2- Creare problemi e poi offrire le soluzioni

Questo metodo è anche chiamato “problema- reazione- soluzione”. Si crea un problema, una “situazione” prevista per causare una certa reazione da parte del pubblico, con lo scopo che sia questo il mandante delle misure che si desiderano far accettare. Ad esempio: lasciare che si dilaghi o si intensifichi la violenza urbana, o organizzare attentati sanguinosi, con lo scopo che il pubblico sia chi richiede le leggi sulla sicurezza e le politiche a discapito della libertà. O anche: creare una crisi economica per far accettare come un male necessario la retrocessione dei diritti sociali e lo smantellamento dei servizi pubblici.

3- La strategia della gradualità

Per far accettare una misura inaccettabile, basta applicarla gradualmente, a contagocce, per anni consecutivi. E’ in questo modo che condizioni socio-economiche radicalmente nuove (neoliberismo) furono imposte durante i decenni degli anni 80 e 90: Stato minimo, privatizzazioni, precarietà, flessibilità, disoccupazione in massa, salari che non garantivano più redditi dignitosi, tanti cambiamenti che avrebbero provocato una rivoluzione se fossero stati applicati in una sola volta.
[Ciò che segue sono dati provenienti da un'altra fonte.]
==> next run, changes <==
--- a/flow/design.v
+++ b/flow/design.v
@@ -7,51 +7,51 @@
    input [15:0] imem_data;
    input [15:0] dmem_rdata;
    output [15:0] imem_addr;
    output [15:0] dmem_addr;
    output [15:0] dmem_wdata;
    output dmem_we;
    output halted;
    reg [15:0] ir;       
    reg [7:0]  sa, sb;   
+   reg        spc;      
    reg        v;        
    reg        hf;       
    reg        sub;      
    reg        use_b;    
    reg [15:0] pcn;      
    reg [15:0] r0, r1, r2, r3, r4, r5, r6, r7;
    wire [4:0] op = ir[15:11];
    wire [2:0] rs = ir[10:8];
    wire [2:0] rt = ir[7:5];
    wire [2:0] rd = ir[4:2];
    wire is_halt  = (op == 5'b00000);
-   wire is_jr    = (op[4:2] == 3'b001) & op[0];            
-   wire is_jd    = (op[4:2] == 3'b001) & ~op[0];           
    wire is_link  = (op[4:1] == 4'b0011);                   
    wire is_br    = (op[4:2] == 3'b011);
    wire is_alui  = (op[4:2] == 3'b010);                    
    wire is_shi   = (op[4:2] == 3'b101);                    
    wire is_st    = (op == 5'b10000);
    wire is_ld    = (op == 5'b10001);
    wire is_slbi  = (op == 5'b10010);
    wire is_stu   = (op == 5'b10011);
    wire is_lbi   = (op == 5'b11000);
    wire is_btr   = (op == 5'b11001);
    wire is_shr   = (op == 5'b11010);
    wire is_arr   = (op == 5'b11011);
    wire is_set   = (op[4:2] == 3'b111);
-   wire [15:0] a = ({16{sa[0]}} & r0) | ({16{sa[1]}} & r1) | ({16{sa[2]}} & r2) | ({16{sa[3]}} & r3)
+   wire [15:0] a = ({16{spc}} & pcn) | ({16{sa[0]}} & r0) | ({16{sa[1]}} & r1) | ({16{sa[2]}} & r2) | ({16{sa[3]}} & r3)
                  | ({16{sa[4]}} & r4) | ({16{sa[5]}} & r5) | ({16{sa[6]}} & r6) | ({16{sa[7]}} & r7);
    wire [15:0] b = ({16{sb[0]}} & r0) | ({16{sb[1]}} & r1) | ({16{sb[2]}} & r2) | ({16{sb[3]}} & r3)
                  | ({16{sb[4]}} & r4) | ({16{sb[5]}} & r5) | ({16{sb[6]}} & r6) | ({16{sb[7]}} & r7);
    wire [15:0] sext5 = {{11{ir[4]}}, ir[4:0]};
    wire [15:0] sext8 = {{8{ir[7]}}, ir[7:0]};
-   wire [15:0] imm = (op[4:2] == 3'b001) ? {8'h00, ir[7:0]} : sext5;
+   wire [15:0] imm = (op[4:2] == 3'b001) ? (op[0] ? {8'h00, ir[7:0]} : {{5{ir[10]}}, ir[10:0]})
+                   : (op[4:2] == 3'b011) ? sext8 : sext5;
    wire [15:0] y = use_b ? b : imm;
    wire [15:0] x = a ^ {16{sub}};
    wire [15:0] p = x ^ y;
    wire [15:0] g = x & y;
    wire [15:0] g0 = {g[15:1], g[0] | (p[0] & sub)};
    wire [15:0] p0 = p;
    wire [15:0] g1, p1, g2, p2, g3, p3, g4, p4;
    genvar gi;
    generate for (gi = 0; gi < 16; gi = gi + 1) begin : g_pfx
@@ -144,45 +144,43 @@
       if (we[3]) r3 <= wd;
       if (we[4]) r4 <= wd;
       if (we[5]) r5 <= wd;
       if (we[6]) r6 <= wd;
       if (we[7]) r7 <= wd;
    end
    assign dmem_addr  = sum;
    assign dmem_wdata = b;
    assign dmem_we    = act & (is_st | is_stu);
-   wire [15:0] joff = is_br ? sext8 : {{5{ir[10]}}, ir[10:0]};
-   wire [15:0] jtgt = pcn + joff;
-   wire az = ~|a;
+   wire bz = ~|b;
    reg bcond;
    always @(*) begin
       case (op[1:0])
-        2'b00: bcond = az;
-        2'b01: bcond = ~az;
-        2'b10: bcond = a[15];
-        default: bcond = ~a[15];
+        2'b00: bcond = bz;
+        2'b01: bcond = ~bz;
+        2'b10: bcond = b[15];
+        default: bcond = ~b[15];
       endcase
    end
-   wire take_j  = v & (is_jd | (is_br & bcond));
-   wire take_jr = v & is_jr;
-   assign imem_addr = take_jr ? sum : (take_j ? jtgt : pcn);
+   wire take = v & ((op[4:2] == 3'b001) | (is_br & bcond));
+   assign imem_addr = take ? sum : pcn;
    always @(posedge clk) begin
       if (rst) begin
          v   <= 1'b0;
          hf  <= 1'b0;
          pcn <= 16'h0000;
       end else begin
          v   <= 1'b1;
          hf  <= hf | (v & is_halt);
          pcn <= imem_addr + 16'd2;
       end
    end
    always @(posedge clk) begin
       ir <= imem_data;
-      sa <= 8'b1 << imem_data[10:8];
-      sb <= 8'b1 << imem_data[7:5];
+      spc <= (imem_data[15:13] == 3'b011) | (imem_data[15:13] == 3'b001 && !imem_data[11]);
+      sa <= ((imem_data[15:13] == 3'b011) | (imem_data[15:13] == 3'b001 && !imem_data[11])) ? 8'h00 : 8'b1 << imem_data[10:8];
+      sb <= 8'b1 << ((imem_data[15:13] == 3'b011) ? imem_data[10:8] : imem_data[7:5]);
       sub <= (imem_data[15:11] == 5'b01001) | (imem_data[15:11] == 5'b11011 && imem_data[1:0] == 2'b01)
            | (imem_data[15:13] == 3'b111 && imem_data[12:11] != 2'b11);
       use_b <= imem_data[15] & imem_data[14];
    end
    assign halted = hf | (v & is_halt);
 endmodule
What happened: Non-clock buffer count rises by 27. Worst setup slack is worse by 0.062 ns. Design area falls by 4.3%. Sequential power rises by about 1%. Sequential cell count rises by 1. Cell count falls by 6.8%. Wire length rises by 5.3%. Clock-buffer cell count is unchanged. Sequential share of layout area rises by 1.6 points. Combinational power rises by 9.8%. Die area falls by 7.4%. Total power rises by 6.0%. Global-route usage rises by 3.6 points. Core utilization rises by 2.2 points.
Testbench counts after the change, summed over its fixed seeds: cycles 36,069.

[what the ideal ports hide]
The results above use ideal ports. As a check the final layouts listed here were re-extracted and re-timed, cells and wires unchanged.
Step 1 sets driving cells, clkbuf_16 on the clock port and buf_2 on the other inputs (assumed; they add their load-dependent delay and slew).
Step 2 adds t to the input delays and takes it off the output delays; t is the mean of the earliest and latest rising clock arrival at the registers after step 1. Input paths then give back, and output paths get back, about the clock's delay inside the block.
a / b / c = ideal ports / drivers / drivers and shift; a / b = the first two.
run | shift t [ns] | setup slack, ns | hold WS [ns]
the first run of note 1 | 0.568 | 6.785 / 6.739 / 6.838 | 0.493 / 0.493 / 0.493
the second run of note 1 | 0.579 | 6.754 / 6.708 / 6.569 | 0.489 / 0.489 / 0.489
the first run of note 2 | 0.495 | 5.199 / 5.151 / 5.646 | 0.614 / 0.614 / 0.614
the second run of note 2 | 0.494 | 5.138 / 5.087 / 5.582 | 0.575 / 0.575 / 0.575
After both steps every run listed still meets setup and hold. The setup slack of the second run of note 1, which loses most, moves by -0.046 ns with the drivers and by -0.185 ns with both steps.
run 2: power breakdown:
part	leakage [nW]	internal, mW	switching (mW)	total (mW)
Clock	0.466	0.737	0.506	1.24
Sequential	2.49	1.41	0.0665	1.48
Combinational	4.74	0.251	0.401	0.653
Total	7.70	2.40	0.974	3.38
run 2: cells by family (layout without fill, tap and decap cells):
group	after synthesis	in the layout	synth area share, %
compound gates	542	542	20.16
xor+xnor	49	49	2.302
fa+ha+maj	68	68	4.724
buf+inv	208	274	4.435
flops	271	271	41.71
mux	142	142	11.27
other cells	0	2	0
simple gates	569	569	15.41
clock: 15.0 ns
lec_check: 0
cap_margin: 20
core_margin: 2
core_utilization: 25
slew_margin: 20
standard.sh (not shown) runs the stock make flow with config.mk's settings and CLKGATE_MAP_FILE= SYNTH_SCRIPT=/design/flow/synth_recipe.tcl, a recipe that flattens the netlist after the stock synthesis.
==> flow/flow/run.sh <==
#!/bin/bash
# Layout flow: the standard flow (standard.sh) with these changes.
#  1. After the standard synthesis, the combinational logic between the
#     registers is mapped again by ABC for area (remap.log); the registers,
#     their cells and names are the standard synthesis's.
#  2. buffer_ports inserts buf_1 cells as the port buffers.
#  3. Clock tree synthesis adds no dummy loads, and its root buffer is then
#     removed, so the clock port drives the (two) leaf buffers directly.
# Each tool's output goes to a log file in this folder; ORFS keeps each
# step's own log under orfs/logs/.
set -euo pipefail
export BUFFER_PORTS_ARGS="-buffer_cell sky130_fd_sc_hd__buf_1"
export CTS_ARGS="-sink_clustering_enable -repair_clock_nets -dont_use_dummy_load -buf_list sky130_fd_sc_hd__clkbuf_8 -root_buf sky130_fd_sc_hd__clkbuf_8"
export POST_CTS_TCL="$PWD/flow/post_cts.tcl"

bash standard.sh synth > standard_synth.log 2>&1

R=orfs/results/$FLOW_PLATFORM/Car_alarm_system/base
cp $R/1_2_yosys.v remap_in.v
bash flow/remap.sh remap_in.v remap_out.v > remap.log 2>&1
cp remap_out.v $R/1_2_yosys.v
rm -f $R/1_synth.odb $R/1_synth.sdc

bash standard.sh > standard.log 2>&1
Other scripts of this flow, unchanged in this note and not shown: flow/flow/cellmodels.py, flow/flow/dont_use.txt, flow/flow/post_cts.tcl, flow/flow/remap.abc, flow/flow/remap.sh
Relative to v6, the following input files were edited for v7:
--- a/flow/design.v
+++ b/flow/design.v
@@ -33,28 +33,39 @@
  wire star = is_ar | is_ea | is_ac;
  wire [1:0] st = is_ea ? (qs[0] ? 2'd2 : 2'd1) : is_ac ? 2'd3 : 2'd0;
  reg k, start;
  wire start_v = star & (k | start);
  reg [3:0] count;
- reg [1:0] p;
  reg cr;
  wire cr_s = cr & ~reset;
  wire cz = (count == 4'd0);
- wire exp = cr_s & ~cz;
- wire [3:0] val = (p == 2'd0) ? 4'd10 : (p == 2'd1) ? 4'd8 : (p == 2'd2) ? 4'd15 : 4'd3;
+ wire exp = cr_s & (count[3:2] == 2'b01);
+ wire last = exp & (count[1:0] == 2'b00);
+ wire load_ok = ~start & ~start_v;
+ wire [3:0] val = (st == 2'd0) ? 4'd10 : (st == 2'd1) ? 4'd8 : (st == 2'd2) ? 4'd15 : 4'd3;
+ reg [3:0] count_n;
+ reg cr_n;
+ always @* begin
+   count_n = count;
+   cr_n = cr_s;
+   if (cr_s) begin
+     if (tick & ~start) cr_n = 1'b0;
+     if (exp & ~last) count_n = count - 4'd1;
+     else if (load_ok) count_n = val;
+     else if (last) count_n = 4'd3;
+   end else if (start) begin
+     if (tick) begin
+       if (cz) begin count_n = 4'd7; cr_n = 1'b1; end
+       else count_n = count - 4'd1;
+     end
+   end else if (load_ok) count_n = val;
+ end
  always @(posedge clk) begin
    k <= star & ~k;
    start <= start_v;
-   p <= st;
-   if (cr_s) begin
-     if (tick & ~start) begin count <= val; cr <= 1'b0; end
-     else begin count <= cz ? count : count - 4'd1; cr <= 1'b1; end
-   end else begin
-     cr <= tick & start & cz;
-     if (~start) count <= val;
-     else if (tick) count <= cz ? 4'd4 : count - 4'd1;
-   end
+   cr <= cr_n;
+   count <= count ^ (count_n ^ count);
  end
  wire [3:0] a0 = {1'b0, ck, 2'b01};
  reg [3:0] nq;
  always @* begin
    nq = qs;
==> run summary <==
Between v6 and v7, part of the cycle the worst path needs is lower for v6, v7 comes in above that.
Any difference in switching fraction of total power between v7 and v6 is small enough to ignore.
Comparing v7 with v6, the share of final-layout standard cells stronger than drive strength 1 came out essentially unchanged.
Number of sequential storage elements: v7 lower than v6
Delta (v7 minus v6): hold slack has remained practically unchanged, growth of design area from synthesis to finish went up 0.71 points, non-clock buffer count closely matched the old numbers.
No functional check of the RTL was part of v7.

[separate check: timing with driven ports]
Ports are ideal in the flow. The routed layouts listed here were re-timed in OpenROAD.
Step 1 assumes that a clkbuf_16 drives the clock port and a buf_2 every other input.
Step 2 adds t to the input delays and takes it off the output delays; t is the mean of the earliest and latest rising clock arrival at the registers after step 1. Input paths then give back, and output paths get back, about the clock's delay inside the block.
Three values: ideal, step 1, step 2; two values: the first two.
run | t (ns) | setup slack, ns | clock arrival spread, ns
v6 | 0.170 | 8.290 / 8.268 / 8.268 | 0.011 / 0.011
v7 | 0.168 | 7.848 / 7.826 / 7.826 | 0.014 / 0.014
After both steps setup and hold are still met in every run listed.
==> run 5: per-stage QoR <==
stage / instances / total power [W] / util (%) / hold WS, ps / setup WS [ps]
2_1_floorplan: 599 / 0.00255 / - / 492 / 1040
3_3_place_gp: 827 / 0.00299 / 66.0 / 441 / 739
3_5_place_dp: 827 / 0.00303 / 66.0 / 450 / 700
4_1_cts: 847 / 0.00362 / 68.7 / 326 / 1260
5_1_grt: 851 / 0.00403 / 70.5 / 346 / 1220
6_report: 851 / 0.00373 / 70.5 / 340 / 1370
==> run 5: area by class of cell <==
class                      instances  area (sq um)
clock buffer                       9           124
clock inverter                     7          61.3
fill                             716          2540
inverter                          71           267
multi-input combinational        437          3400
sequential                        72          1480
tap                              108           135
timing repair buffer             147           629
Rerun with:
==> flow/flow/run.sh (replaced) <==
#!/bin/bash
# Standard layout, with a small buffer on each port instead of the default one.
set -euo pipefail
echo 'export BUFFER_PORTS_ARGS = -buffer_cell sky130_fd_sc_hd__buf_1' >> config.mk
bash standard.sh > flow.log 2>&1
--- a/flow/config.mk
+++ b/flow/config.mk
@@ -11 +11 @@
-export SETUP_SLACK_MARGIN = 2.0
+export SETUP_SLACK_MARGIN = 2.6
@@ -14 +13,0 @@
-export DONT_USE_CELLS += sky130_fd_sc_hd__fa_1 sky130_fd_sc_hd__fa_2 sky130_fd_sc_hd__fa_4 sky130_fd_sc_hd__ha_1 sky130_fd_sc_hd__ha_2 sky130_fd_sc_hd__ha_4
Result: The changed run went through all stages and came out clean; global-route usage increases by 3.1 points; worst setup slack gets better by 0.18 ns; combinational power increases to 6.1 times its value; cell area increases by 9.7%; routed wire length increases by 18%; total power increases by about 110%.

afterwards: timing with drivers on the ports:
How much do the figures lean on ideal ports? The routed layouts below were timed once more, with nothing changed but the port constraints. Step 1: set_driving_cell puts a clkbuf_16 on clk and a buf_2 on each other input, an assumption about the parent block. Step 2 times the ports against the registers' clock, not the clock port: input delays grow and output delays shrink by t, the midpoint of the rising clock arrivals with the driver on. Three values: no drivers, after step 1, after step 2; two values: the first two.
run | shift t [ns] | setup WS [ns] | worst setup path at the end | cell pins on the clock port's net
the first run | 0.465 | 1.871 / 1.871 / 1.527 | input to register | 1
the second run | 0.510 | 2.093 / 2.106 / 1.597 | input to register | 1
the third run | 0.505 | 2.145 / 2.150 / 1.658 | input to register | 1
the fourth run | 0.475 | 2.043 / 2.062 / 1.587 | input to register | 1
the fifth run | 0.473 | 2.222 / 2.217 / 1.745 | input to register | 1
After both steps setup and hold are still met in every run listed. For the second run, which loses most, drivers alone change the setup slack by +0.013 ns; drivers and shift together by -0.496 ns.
This design comes from an exercise in tuning for small area on the open sky130 flow, not from production work.
In this exercise RTL edits were held to simulation tests only and were not proved equivalent to the original.
Power is estimated from default activity; no workload was simulated. No driver is modelled on the clock port, so clocking that relies on it looks cheaper here than on a real chip.

Design mac_addr, start of the top module:
module mac_addr#(
    parameter OLD_TIME = 16'd1500,
    parameter AW = 4, 
    parameter TABLE_END = 10'd1 << AW 
)
(
    input wire sys_clk,
    input wire sys_rst_n,
    input wire mac_addr_en,
    input wire [47:0] D_mac,
    input wire [47:0] S_mac,
    input wire [2:0] S_port_num,
    output wire [2:0] D_port_num,
    output wire D_port_num_en,
    output wire flooding
);
localparam [3:0] IDLE = 4'd0, HASH = 4'd1, S1 = 4'd2, S2 = 4'd3, S3 = 4'd4,
                 FLOOD = 4'd5, W1 = 4'd6, W2 = 4'd7, W3 = 4'd8, W4 = 4'd9;
reg [3:0] st;
reg [3:0] st_nx;
reg       vsnap;         
reg       skip_q;        
wire bcast = &D_mac;
always @(*) begin
    case (st)
        IDLE:    st_nx = mac_addr_en ? (bcast ? FLOOD : HASH) : IDLE;
        S3:      st_nx = vsnap ? W1 : FLOOD;
        W4:      st_nx = IDLE;
        default: st_nx = st + 4'd1;
    endcase
end
always @(posedge sys_clk or negedge sys_rst_n) begin
    if (!sys_rst_n)
        st <= IDLE;
    else
        st <= st_nx;
end
assign flooding      = (st == FLOOD);
assign D_port_num_en = (st == S3) && vsnap;
  ...
Settings: LEC_CHECK=0, CAP_MARGIN=20, CORE_MARGIN=2, CORE_UTILIZATION=50, CTS_BUF_LIST=sky130_fd_sc_hd__clkbuf_16, CTS_CLUSTER_DIAMETER=100, CTS_CLUSTER_SIZE=30, SLEW_MARGIN=20; clock period 10.0 ns.
run.sh (not shown) runs the stock make flow with config.mk's settings and CLKGATE_MAP_FILE= SYNTH_SCRIPT=/design/flow/synth_recipe.tcl, a recipe that flattens the netlist after the stock synthesis.
Change:
--- a/flow/config.mk
+++ b/flow/config.mk
@@ -11,3 +11,3 @@
-export CTS_BUF_LIST = sky130_fd_sc_hd__clkbuf_16
-export CTS_CLUSTER_DIAMETER = 100
-export CTS_CLUSTER_SIZE = 30
+export CTS_BUF_LIST = sky130_fd_sc_hd__clkbuf_8
+export CTS_CLUSTER_DIAMETER = 60
+export CTS_CLUSTER_SIZE = 20
Outcome:
- clock skew came out higher by 0.014 ns
- design area came out higher by 0.37%
- fmax came out lower by 0.49%
- setup slack degrades by 0.047 ns
- hold slack degrades by 0.0092 ns
- power came out higher by 0.63%
- wire length came out higher by 1.6%
- sequential power hardly moves
- area after synthesis stays the same
From an optimization exercise on the open Yosys and OpenROAD flow, aimed at small area; shortcuts taken in it are not production practice.
The RTL was checked by simulation tests, not by an equivalence proof against the original design.
Power figures rest on the tool's default switching activity, not on a simulated workload.

**flow/design.v**
```verilog
module diwall_top (
    input  logic        clk,
    input  logic        rst_n,
    input  logic [11:0] csr_addr,
    input  logic [31:0] csr_wdata,
    input  logic [63:0] hpm0,
    input  logic [63:0] hpm1,
    input  logic [63:0] hpm2,
    output logic [1:0]  alert,
    output logic        alert_jamming,
    output logic        detect_done,
    output logic        ewma_done,
    output logic        enable_detect,
    output logic [31:0] ewma_rssi
);
  logic armed;    
  logic en;       
  logic an;       
  logic dd;       
  logic init;     
  logic valid;    
  logic jam;      
  logic        v0, v1;      
  logic [30:2] rx;          
  logic        rs;          
  logic [30:0] q;           
  logic        qs;          
  logic        cy;          
  localparam int CUT = 17;
  wire csr_hit  = (csr_addr == 12'h320);
  wire arm_wr   = csr_hit & ~|csr_wdata;
  wire disarm_wr= csr_hit & &csr_wdata;
  wire busy     = en | an | (dd & init);    
  wire start    = armed & disarm_wr;
  wire ld_init  = start & ~init;
  wire ld_sum   = an & init;
  wire gt0 = (|hpm0[63:6]) | (&hpm0[5:3]);
  wire gt1 = (|hpm1[63:10]) | (hpm1[9] & (hpm1[8] | hpm1[7] |
             (hpm1[6] & (hpm1[5] | (hpm1[4] & (hpm1[3] | hpm1[2]))))));
  logic [30:0] op_r, op_a, op_b, s, c, h, g, sum;
  logic [31:0] k;
  always_comb begin
    op_r = {2'b00, rx[30:2]};
    op_a = {1'b0, q[30:1]};
    op_b = {2'b00, q[30:2]};
    s = op_r ^ op_a ^ op_b;
    c = {(op_r[29:0] & op_a[29:0]) | (op_r[29:0] & op_b[29:0]) | (op_a[29:0] & op_b[29:0]), 1'b0};
    h = s ^ c;
    g = s & c;
    k = '0;
    sum[0] = s[0];
    for (int i = 1; i < 31; i += 2) begin
      logic ci;
      ci = (i == CUT) ? cy : k[i];
      k[i+1] = g[i] | (h[i] & ci);
      sum[i] = h[i] ^ ci;
      if (i < 30) begin
        k[i+2]   = g[i+1] | (h[i+1] & g[i]) | (h[i+1] & h[i] & ci);
        sum[i+1] = h[i+1] ^ k[i+1];
      end
    end
  end
  wire all_hi = &{qs, q[30:8]};
  wire above  = all_hi & q[7] & q[6];
  wire ge_lcl = all_hi & q[7] & (q[6] | q[5] | (q[4] & (q[3] | (q[2] & q[1]))));
  wire jam_nx = above | ~ge_lcl;
  always_ff @(posedge clk, negedge rst_n) begin
    if (!rst_n) begin
      armed <= 1'b0;
      en    <= 1'b0;
      an    <= 1'b0;
      dd    <= 1'b0;
      init  <= 1'b0;
      valid <= 1'b0;
      jam   <= 1'b0;
      qs    <= 1'b0;
      q[0]  <= 1'b0;
    end else begin
      armed <= ~busy & (armed ? ~disarm_wr : arm_wr);
      en    <= start;
      an    <= en;
      dd    <= an;
      init  <= init | dd;
      valid <= valid | ld_sum;
      if (dd & init) jam <= jam_nx;
      if (ld_sum) begin
        qs   <= rs;
        q[0] <= sum[0];
      end
    end
  end
  always_ff @(posedge clk) begin
    cy <= k[CUT];
    if (en) begin
      v0 <= gt0;
      v1 <= gt1;
    end
    if (start) begin
      rs <= hpm2[31];
      rx <= hpm2[30:2];
    end
    if (ld_sum) q[30:1] <= sum[30:1];
    else if (ld_init) q[30:1] <= hpm2[30:1];
  end
  assign enable_detect = en;
  assign detect_done   = dd;
  assign ewma_done     = init ? dd : an;
  assign alert         = {dd & v0, dd & v0 & v1};
  assign alert_jamming = jam;
  assign ewma_rssi     = {qs, q[30:1] & {30{valid}}, q[0]};
endmodule
```
**flow/flow/run.sh**
```bash
#!/bin/bash
# The standard layout, with the smallest buffer (buf_1) on every input and
# output port, and a clock tree of small buffers without dummy loads.
set -euo pipefail
bash standard.sh BUFFER_PORTS_ARGS="-buffer_cell sky130_fd_sc_hd__buf_1" \
  CTS_ARGS="-sink_clustering_enable -repair_clock_nets -dont_use_dummy_load -buf_list sky130_fd_sc_hd__clkbuf_8 -sink_clustering_size 24 -sink_clustering_max_diameter 60" \
  finish > orfs_make.log 2>&1
```
**flow/standard.sh**
```bash
#!/bin/bash
# synth_recipe.tcl (not shown) runs the flow's synth.tcl, then flattens the netlist and writes it again
# the make line also repeats each setting of config.mk as NAME=value (left out here)
make -C /OpenROAD-flow-scripts/flow DESIGN_CONFIG=/design/flow/config.mk WORK_HOME=/design/flow/orfs CLKGATE_MAP_FILE= SYNTH_SCRIPT=/design/flow/synth_recipe.tcl "${@:-finish}"
```
**flow/config.mk**
```make
export PLATFORM = sky130hd
export DESIGN_NAME = diwall_top
export DESIGN_NICKNAME = diwall_top
export VERILOG_FILES = /design/flow/design.v
export SDC_FILE = /design/flow/constraint.sdc
export NUM_CORES = 4
export LEC_CHECK = 0
export CAP_MARGIN = 20
export CORE_MARGIN = 2
export CORE_UTILIZATION = 40
export SLEW_MARGIN = 20
```
**flow/constraint.sdc**
```tcl
create_clock -name core_clock -period 5.0 [get_ports {clk}]
set_input_delay 1.0000 -clock core_clock [delete_from_list [all_inputs] [get_ports {clk}]]
set_output_delay 1.0000 -clock core_clock [all_outputs]
set_load 0.01 [all_outputs]
```
==> results of run 1 <==
[worst min path at each step]
| stage | slack [ns] | startpoint | depth (start not counted) | to |
|---|---|---|---|---|
| finish | 0.43 | an$_DFF_PN0_ | 0 | dd$_DFF_PN0_ |
| global route | 0.44 | an$_DFF_PN0_ | 0 | dd$_DFF_PN0_ |
| CTS | 0.43 | an$_DFF_PN0_ | 0 | dd$_DFF_PN0_ |
| detailed placement | 0.41 | an$_DFF_PN0_ | 0 | dd$_DFF_PN0_ |
| global placement | 0.41 | an$_DFF_PN0_ | 0 | dd$_DFF_PN0_ |
| floorplan | 0.39 | an$_DFF_PN0_ | 0 | dd$_DFF_PN0_ |
[per-stage QoR]
stage | utilization, % | worst slack (ns) | cells
after floorplan | - | 0.801 | 408
after global placement | 50.0 | 1.23 | 806
after detailed placement | 50.0 | 1.16 | 806
after CTS | 51.1 | 1.14 | 815
after global routing | 51.1 | 0.833 | 816
final | 51.1 | 1.16 | 816
[cell families (layout without fill, tap and decap cells)]
logic type / after synthesis / in the layout / share of synthesized area (%)
xor gates and xnor gates: 13 / 13 / 2.30
AOI/OAI and AO/OA: 58 / 58 / 7.38
muxes: 16 / 16 / 3.64
adders and majority gates: 71 / 71 / 24.6
other: 0 / 1 / 0
and+or+nand+nor: 150 / 150 / 17.3
DFF: 72 / 72 / 42.5
buffers and inverters: 28 / 267 / 2.22
[layout by cell type, fill, tap and decap left out, types with 3 or more instances in the layout]
| master | instances |
|---|---|
| nor2_1 | 6 |
| o21ai_0 | 19 |
| buf_4 | 3 |
| nand4_1 | 22 |
| and2_1 | 32 |
| dfrtp_1 | 9 |
| ha_1 | 27 |
| and3_1 | 3 |
| a21o_1 | 7 |
| nor3_1 | 6 |
| o211ai_1 | 3 |
| nand3_1 | 6 |
| nor4_1 | 38 |
| fa_1 | 44 |
| a21oi_1 | 11 |
| nand2_1 | 27 |
| buf_1 | 237 |
| mux2_2 | 16 |
| xnor2_1 | 10 |
| clkbuf_8 | 9 |
| xor2_1 | 3 |
| edfxtp_1 | 62 |
| o21a_1 | 5 |
| inv_1 | 18 |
4- La strategia del differire

Un altro modo per far accettare una decisione impopolare è quella di presentarla come “dolorosa e necessaria”, ottenendo l’accettazione pubblica, nel momento, per un’applicazione futura. E’ più facile accettare un sacrificio futuro che un sacrificio immediato. Prima, perché lo sforzo non è quello impiegato immediatamente. Secondo, perché il pubblico, la massa, ha sempre la tendenza a sperare ingenuamente che “tutto andrà meglio domani” e che il sacrificio richiesto potrebbe essere evitato. Questo dà più tempo al pubblico per abituarsi all’idea del cambiamento e per accettarlo rassegnato quando arriverà il momento.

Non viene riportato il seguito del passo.